» PROBLEM TO WORK ON
Read the data below line by line and state how many lines hold "Taking". Nothing else belongs in the answer.

Dataset entries:
-*-
// LASER
module LASER (
    input CLK,
    input RST,
    input [3:0] X,
    input [3:0] Y,
    output reg [3:0] C1X,
    output reg [3:0] C1Y,
    output reg [3:0] C2X,
    output reg [3:0] C2Y,
    output reg DONE);
  parameter DATA_WIDTH      = 4;
  parameter VALID_POINT_NUM = 40;
  parameter VALID_POINT_NUM_BY_FOUR = 10;
  parameter ITER_NUM        = 4;
  parameter VALID_PTS_WIDTH       = 6;
  parameter RADIUS = 4;
  integer idx,depth;
  reg[6:0] currentState, nextState;
  localparam IDLE         = 7'b0000001;
  localparam RD_DATA      = 7'b0000010;
  localparam FIRST_TRY_C1 = 7'b0000100;
  localparam FIND_C2      = 7'b0001000;
  localparam FIND_C1      = 7'b0010000;
  localparam EVAL         = 7'b0100000;
  localparam FINISH         = 7'b1000000;
  wire state_IDLE         = currentState[0];
  wire state_RD_DATA      = currentState[1];
  wire state_FIRST_TRY_C1 = currentState[2];
  wire state_FIND_C2      = currentState[3];
  wire state_FIND_C1      = currentState[4];
  wire state_EVAL         = currentState[5];
  wire state_DONE         = currentState[6];
  reg[5:0] valid_pts_cnt;
  reg[DATA_WIDTH-1:0] row_ptr,col_ptr;
  reg[2:0] iters_cnt ;
  wire[1:0] rd_data_in_switch = valid_pts_cnt[1:0];
  reg[VALID_PTS_WIDTH-1:0] curr_valid_Num_acc_ff;
  reg[VALID_PTS_WIDTH-1:0] best_Num_ff;
  ...
==> flow/config.mk <==
export PLATFORM = sky130hd
export DESIGN_NAME = LASER
export DESIGN_NICKNAME = LASER
export VERILOG_FILES = /design/flow/design.v
export SDC_FILE = /design/flow/constraint.sdc
export NUM_CORES = 4
export LEC_CHECK = 0
export ABC_AREA = 0
export CAP_MARGIN = 0
export CELL_PAD_IN_SITES_DETAIL_PLACEMENT = 0
export CORE_MARGIN = 9
export CORE_UTILIZATION = 23
export CTS_CLUSTER_DIAMETER = 90
export GPL_ROUTABILITY_DRIVEN = 0
export GPL_TIMING_DRIVEN = 1
export HOLD_SLACK_MARGIN = 0.14
export MAX_ROUTING_LAYER = met4
export MIN_ROUTING_LAYER = met2
export PLACE_DENSITY_LB_ADDON = 0.02
export SETUP_SLACK_MARGIN = 2.19
export SLEW_MARGIN = 30
export TNS_END_PERCENT = 70
==> flow/constraint.sdc <==
create_clock -name core_clock -period 9.85 [get_ports {CLK}]
set_input_delay 1.9700 -clock core_clock [delete_from_list [all_inputs] [get_ports {CLK}]]
set_output_delay 1.9700 -clock core_clock [all_outputs]
set_load 0.01 [all_outputs]
run.sh (not shown) runs the stock make flow with config.mk's settings and CLKGATE_MAP_FILE=.
The baseline passed the timing, DRC and antenna checks.
Rerun with:
Settings changed: CAP_MARGIN 0 to 20, CELL_PAD_IN_SITES_DETAIL_PLACEMENT 0 to default, CORE_MARGIN 9 to 2, CORE_UTILIZATION 23 to 67, CTS_CLUSTER_DIAMETER 90 to default, CTS_CLUSTER_SIZE from default to 15, GPL_ROUTABILITY_DRIVEN 0 to default, GPL_TIMING_DRIVEN 1 to default, HOLD_SLACK_MARGIN 0.14 to default, MAX_ROUTING_LAYER met4 to default, MIN_ROUTING_LAYER met2 to default, PLACE_DENSITY_LB_ADDON 0.02 to default, SETUP_SLACK_MARGIN 2.19 to 1.03, SLEW_MARGIN 30 to 20, TNS_END_PERCENT 70 to default.
Clock period 9.85 ns to 3.51 ns, I/O delays scaled along.
=> Now the flow finished with negative setup slack left. Clock power climbs to 2.6 times its value. Cell count drops by 16%. Hold slack improves by 9.5 ps. Power rose to 3.3 times its value. First-iteration DRC count went up by 31%. Sequential cell count does not change. Design area came out higher by 11%. Die size went down by 68%. Via count went down by 7.1%. Utilization rose by 61 points.
Rerun with:
Settings changed: ABC_AREA 0 to 1, CORE_UTILIZATION 67 to 70, CTS_CLUSTER_DIAMETER from default to 229, PLACE_DENSITY_LB_ADDON from default to 0.13, SETUP_SLACK_MARGIN 1.03 to -0.18.
Effect: The new run ran to the end with violations: negative setup slack; count of clock-buffer cells in the layout goes down by 11; setup slack loses 42 ps; worst hold slack loses 3.1 ps; global-route usage goes up by 6.7 points; wire length goes up by about 24%.
Rerun with:
Settings changed: ABC_AREA 1 to default, CORE_UTILIZATION 70 to 64, CTS_CLUSTER_DIAMETER 229 to default, CTS_CLUSTER_SIZE 15 to default, PLACE_DENSITY_LB_ADDON 0.13 to default, SETUP_SLACK_MARGIN -0.18 to default.
The new run completed, yet does not pass: negative setup slack.
Design area falls by 1.5%.
Worst setup slack is better by 260 ps.
Cell count shrinks by about 15%.
Global-route usage falls by 12 points.
Total power is lower by about 0.4%.

LASER again, from the RTL that the note above started with.
Settings: LEC_CHECK=0, CAP_MARGIN=40, CORE_MARGIN=2, CORE_UTILIZATION=67, CTS_CLUSTER_DIAMETER=370, CTS_CLUSTER_SIZE=18, SETUP_SLACK_MARGIN=-0.25, SLEW_MARGIN=20; clock period 3.51 ns.
The baseline finished with setup timing left.
Then changed:
==> flow/config.mk (replaced) <==
export PLATFORM = sky130hd
export DESIGN_NAME = LASER
export DESIGN_NICKNAME = LASER
export VERILOG_FILES = /design/flow/design.v
export SDC_FILE = /design/flow/constraint.sdc
export NUM_CORES = 4
export LEC_CHECK = 0
export CAP_MARGIN = 20
export CORE_MARGIN = 2
export CORE_UTILIZATION = 70
export CTS_CLUSTER_SIZE = 24
export SETUP_SLACK_MARGIN = -0.31
export SLEW_MARGIN = 20
After rerunning: The new run finished with setup timing left. Worst setup slack gets worse by 1.3 ns. Global-route usage rose by 14 points. Final area rose by about 3.4%. Wire length rose by 56%. Non-clock buffer count rose by 3. Fmax fell by 18%. Sequential power rose by about 5%. First-iteration DRC count rose by about 120%. Combinational power rose by about 20%. Worst hold slack gets worse by 0.0075 ns.

Starting RTL as in the previous note.
==> flow/config.mk <==
export PLATFORM = sky130hd
export DESIGN_NAME = LASER
export DESIGN_NICKNAME = LASER
export VERILOG_FILES = /design/flow/design.v
export SDC_FILE = /design/flow/constraint.sdc
export NUM_CORES = 4
export LEC_CHECK = 0
export ABC_AREA = 1
export CAP_MARGIN = 20
export CORE_MARGIN = 2
export CORE_UTILIZATION = 70
export CTS_CLUSTER_SIZE = 15
export GPL_ROUTABILITY_DRIVEN = 0
export PLACE_DENSITY_LB_ADDON = 0.13
export SETUP_SLACK_MARGIN = 1.54
export SLEW_MARGIN = 20
==> flow/constraint.sdc <==
create_clock -name core_clock -period 5.4 [get_ports {CLK}]
set_input_delay 1.0800 -clock core_clock [delete_from_list [all_inputs] [get_ports {CLK}]]
set_output_delay 1.0800 -clock core_clock [all_outputs]
set_load 0.01 [all_outputs]
The first run finished but failed the layout checks on negative setup slack.
==> next run, changes <==
- CORE_UTILIZATION: 70 -> 67
- GPL_ROUTABILITY_DRIVEN: 0 -> default
- PLACE_DENSITY_LB_ADDON: 0.13 -> default
- SETUP_SLACK_MARGIN: 1.54 -> default
- clock period: 5.4 -> 3.51 ns (I/O delays scaled with it)
The changed run completed and failed the layout checks on negative setup slack.
Synthesized cell count does not change.
Utilization grows by 2.7 points.
Critical path depth grows by 4.
==> next run, changes <==
- ABC_AREA: 1 -> default
- CORE_UTILIZATION: 67 -> 64
- CTS_CLUSTER_SIZE: 15 -> default
- SETUP_SLACK_MARGIN: default -> 0.99
- clock period: 3.51 -> 3.77 ns (I/O delays scaled with it)
What happened:
- With this change the flow died in global routing
- die size grows by 2.1%
- synthesized area fell by about 2.4%
- synthesized cell count goes down by 24%
==> next run, changes <==
- CORE_UTILIZATION: 64 -> 71
- PLACE_DENSITY_LB_ADDON: default -> 0.24
- SETUP_SLACK_MARGIN: 0.99 -> 1.57
- clock period: 3.77 -> 5.43 ns (I/O delays scaled with it)
Outcome: The new run failed in global routing on ODB-0269. Area after synthesis stays the same. Die size fell by about 10%. Synthesized cell count stays the same.

## lane 1
LASER again, from the RTL that the note above started with.
Design LASER, start of the top module:
module LASER (
    input CLK,
    input RST,
    input [3:0] X,
    input [3:0] Y,
    output reg [3:0] C1X,
    output reg [3:0] C1Y,
    output reg [3:0] C2X,
    output reg [3:0] C2Y,
    output reg DONE);
  parameter DATA_WIDTH      = 4;
  parameter VALID_POINT_NUM = 40;
  parameter VALID_POINT_NUM_BY_FOUR = 10;
  parameter ITER_NUM        = 4;
  parameter VALID_PTS_WIDTH       = 6;
  parameter RADIUS = 4;
  integer idx,depth;
  reg[6:0] currentState, nextState;
  localparam IDLE         = 7'b0000001;
  localparam RD_DATA      = 7'b0000010;
  localparam FIRST_TRY_C1 = 7'b0000100;
  localparam FIND_C2      = 7'b0001000;
  localparam FIND_C1      = 7'b0010000;
  localparam EVAL         = 7'b0100000;
  localparam FINISH         = 7'b1000000;
  wire state_IDLE         = currentState[0];
  wire state_RD_DATA      = currentState[1];
  wire state_FIRST_TRY_C1 = currentState[2];
  wire state_FIND_C2      = currentState[3];
  wire state_FIND_C1      = currentState[4];
  wire state_EVAL         = currentState[5];
  wire state_DONE         = currentState[6];
  reg[5:0] valid_pts_cnt;
  reg[DATA_WIDTH-1:0] row_ptr,col_ptr;
  reg[2:0] iters_cnt ;
  wire[1:0] rd_data_in_switch = valid_pts_cnt[1:0];
  reg[VALID_PTS_WIDTH-1:0] curr_valid_Num_acc_ff;
  reg[VALID_PTS_WIDTH-1:0] best_Num_ff;
  reg[DATA_WIDTH-1:0] bestC1X_ff,bestC1Y_ff,bestC2X_ff,bestC2Y_ff;
  reg[DATA_WIDTH-1:0] valid_pts_X_cir_buf[0:VALID_POINT_NUM_BY_FOUR-1][0:3];
  reg[DATA_WIDTH-1:0] valid_pts_Y_cir_buf[0:VALID_POINT_NUM_BY_FOUR-1][0:3];
  reg [VALID_PTS_WIDTH-1:0] det_inside_C1;
  reg [VALID_PTS_WIDTH-1:0] det_inside_C2;
  ...
export LEC_CHECK = 0
export CAP_MARGIN = 20
export CORE_MARGIN = 2
export CORE_UTILIZATION = 71
export CTS_CLUSTER_SIZE = 49
export PLACE_DENSITY_LB_ADDON = 0.0
export SETUP_SLACK_MARGIN = 1.19
export SLEW_MARGIN = 20
create_clock -name core_clock -period 4.53 [get_ports {CLK}]
Lane 1 never completed; the flow aborted with a tool error in global routing (5_1_grt).
What lane 2 does differently from lane 1 at the input level:
- CORE_UTILIZATION: 71 -> 67
- PLACE_DENSITY_LB_ADDON: 0.0 -> unset
- SETUP_SLACK_MARGIN: 1.19 -> -0.25
- CTS_CLUSTER_SIZE: 49 -> 18
- the clock period (ns, I/O delays scaled along): 4.53 -> 3.51
Results
In lane 2 the implementation ran to completion but is not tape-out ready, as the final checks report negative setup slack.
Lane 2 against lane 1: chip area in the Yosys report was more or less identical; instance count after placement with tap cells included now sits higher; last weighted congestion value of the routability-driven placer flat; site row count rose by 3.5%; post-place setup slack went down by 0.94 ns.
Lane 2 vs. lane 1: total CTS buffers now sits higher, die area now sits higher, fraction of the core area occupied by cells at floorplan now sits lower, width of the die now sits higher.
Against lane 1, lane 2 comes in about 6.5% higher on core footprint.
Cmp lane 2 and lane 1 / vertical die size / higher: lane 2
--- input diff lane 2..lane 3 ---
- swapping 67 for 31 in CORE_UTILIZATION
- clearing SETUP_SLACK_MARGIN, which used to be -0.25
- clearing CTS_CLUSTER_SIZE, which used to be 18
- swapping 3.51 for 7.55 in the clock period (ns, I/O delays scaled along)
--- outcome ---
Across lane 2 and lane 3, a clean result was obtained everywhere but in lane 2. Lane 2 finished every stage; the final checks, however, were not passed, the failures being negative setup slack. Endpoint of the worst setup timing path: best_Num_ff[2] -> lane 3, bestC1Y_ff[1] -> lane 2. What lane 3 reported for non-clock buffer count has to be multiplied by 7.0 to get the figure for lane 2. Changes observed in lane 3 relative to lane 2: global-route wire length before repair saw a decrease; die outline area saw an increase. Taking lane 3 over lane 2, the non-filler instance count after layout ratio works out to 1.06.
## Diff of input files: lane 4 against lane 3
- CORE_UTILIZATION: 31 -> 40
- the clock period (ns, I/O delays scaled along): 7.55 -> 6.5
Notes after the runs:
Looking at worst hold slack across both flows, lane 4 is the stronger of the two, with lane 3 trailing. After detailed routing, lane 3 needs less wire than lane 4. Lane 4 reached the end of the flow, and the finished layout is clean on the timing, DRC and antenna checks. Between lane 3 and lane 4, the flow reports routability congestion estimate from global placement increasing by a few percent. Cmp lane 4 and lane 3 / ratio of final minimum period to clock period / higher: lane 4. Re first-pass GRT wire length: lane 3 was lower than lane 4. Delta (lane 4 minus lane 3): maximum buffer depth of the clock tree saw little to no change, biggest fanout along the worst timing path down 5, global-route usage went up by 3.9 points.

Setup of alpha:
Starting RTL as in the previous note.
Settings: LEC_CHECK=0, CAP_MARGIN=20, CORE_MARGIN=2, CORE_UTILIZATION=40, GPL_ROUTABILITY_DRIVEN=1, GPL_TIMING_DRIVEN=0, HOLD_SLACK_MARGIN=0.16, PLACE_DENSITY_LB_ADDON=0.03, SLEW_MARGIN=20; clock period 9.96 ns.
In summary, alpha completed successfully, with a layout that passed the timing, DRC and antenna checks.
Modified inputs, beta compared to alpha
Settings: ABC_AREA now 1, previously not set; HOLD_SLACK_MARGIN no longer set, was 0.16; PLACE_DENSITY_LB_ADDON no longer set, was 0.03; GPL_ROUTABILITY_DRIVEN no longer set, was 1; GPL_TIMING_DRIVEN no longer set, was 0; CORE_UTILIZATION now 72, was 40; the clock period (ns, I/O delays scaled along) now 7.55, was 9.96.
==> comparison <==
The slowest cell on the critical path comes out sky130_fd_sc_hd__nor2_1 in one run and sky130_fd_sc_hd__fa_1 in the other, namely in alpha and beta respectively. alpha → beta: clock power increased by 36% relative to the old numbers, number of instances in the synthesized netlist rose by about 30%, slew of the pin with the lowest slew margin moved down. Relative to alpha, area of the die has gone down in beta. When the final numbers for beta and alpha were put side by side, the final setup slack of the worst path turned out to be greater in alpha. Core utilization | beta above alpha. Re synthesized-area fraction occupied by xor and xnor cells: beta is 3.5 points down on alpha.
Input-level comparison between gamma and beta:
Settings: a change of CORE_UTILIZATION from 72 to 68.
==> comparison <==
Comparing gamma and beta, antenna diode instance count is higher on beta.
Against beta, wire length of the first global-routing pass in gamma came out better.
Clock latency at the later pin of the worst-skew pair in gamma is 0.02 ns lower than in beta
Looking at setup slack after layout, gamma sits 0.37 ns above beta.
Taking beta as the reference point, the total power of gamma falls by 5.8%.
On share of final layout cell area taken by non-clock buffers, gamma and beta are basically level.
First-iteration detailed-routing DRC count (lower): gamma
Against beta, power attributed to sequential cells in gamma fell slightly.
Relative to gamma, the following input files were edited for delta:
Settings: setting PLACE_DENSITY to 0.67 for the first time; removing ABC_AREA (formerly 1); changing CORE_UTILIZATION from 68 to 72; setting SETUP_SLACK_MARGIN to -0.32 for the first time; changing the clock period (ns, I/O delays scaled along) from 7.55 to 5.43.
### Flow results
- Layout checks on delta: not met. Flow itself completed; violations: setup timing.
- Looking at clock network fraction of design power, delta sits 4.8 points lower than gamma does.
- The power group with the highest consumption comes out sequential cells in one run and combinational cells in the other, namely in gamma and delta respectively.
- For number of nets at the end of the flow, dividing the value from gamma by the value from delta gives 1.11.
- Changes observed in delta relative to gamma: peak ir drop on the vdd network has increased, synthesized area has decreased.
- Per the comparison of delta with gamma, clock slew at the register clock pins of the worst setup and hold paths level, worst hold slack after final layout flat, number of design-rule violations left by the first detailed-router iteration went up, number of standard cells after synthesis now smaller, met3 demand-to-capacity share in global routing climbed 15 points.
- In delta relative to gamma, die area had gone down by a little under 10%.

Starting RTL as in the previous note.
export LEC_CHECK = 0
export ABC_AREA = 1
export CAP_MARGIN = 0
export CELL_PAD_IN_SITES_DETAIL_PLACEMENT = 1
export CORE_MARGIN = 2
export CORE_UTILIZATION = 40
export CTS_CLUSTER_SIZE = 70
export GPL_ROUTABILITY_DRIVEN = 1
export GPL_TIMING_DRIVEN = 0
export HOLD_SLACK_MARGIN = 0.14
export MIN_ROUTING_LAYER = met1
export PLACE_DENSITY = 0.79
export SLEW_MARGIN = 20
create_clock -name core_clock -period 9.96 [get_ports {CLK}]
Rerun with:
Settings changed: ABC_AREA 1 to default, CAP_MARGIN 0 to 20, CELL_PAD_IN_SITES_DETAIL_PLACEMENT 1 to default, CTS_CLUSTER_SIZE 70 to default, GPL_ROUTABILITY_DRIVEN 1 to 0, HOLD_SLACK_MARGIN 0.14 to default, MIN_ROUTING_LAYER met1 to default, PLACE_DENSITY 0.79 to default, SETUP_SLACK_MARGIN from default to -0.06.
Clock period 9.96 ns to 6.5 ns, I/O delays scaled along.
The new run finished but fails on setup timing.
Via count went down by about a fifth.
Synthesized cell count shrinks by a quarter to a third.
Final area grows by a few percent.
Sequential cell count is unchanged.
Non-clock buffer count grows by 79.
Count of clock-buffer cells in the layout climbs by 2.
Cell count goes down by about a fifth.
Global-route usage falls by 5.3 points.
Core utilization is higher by 2.5 points.
Die size came out lower by a few percent.
Worst hold slack is better by 0.0036 ns.
Rerun with:
Settings changed: CORE_UTILIZATION 40 to 71, CTS_CLUSTER_DIAMETER from default to 109, GPL_ROUTABILITY_DRIVEN 0 to default, GPL_TIMING_DRIVEN 0 to default, PLACE_DENSITY from default to 0.63, SETUP_SLACK_MARGIN -0.06 to default.
Clock period 6.5 ns to 5.43 ns, I/O delays scaled along.
The changed run produced a layout that fails on setup timing.
Register-to-register slack loses 1.4 ns.
Via count is higher by 36%.
Cell area increases by 5.6%.
Power is estimated from default activity; no workload was simulated.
-*-
» YOUR SOLUTION
2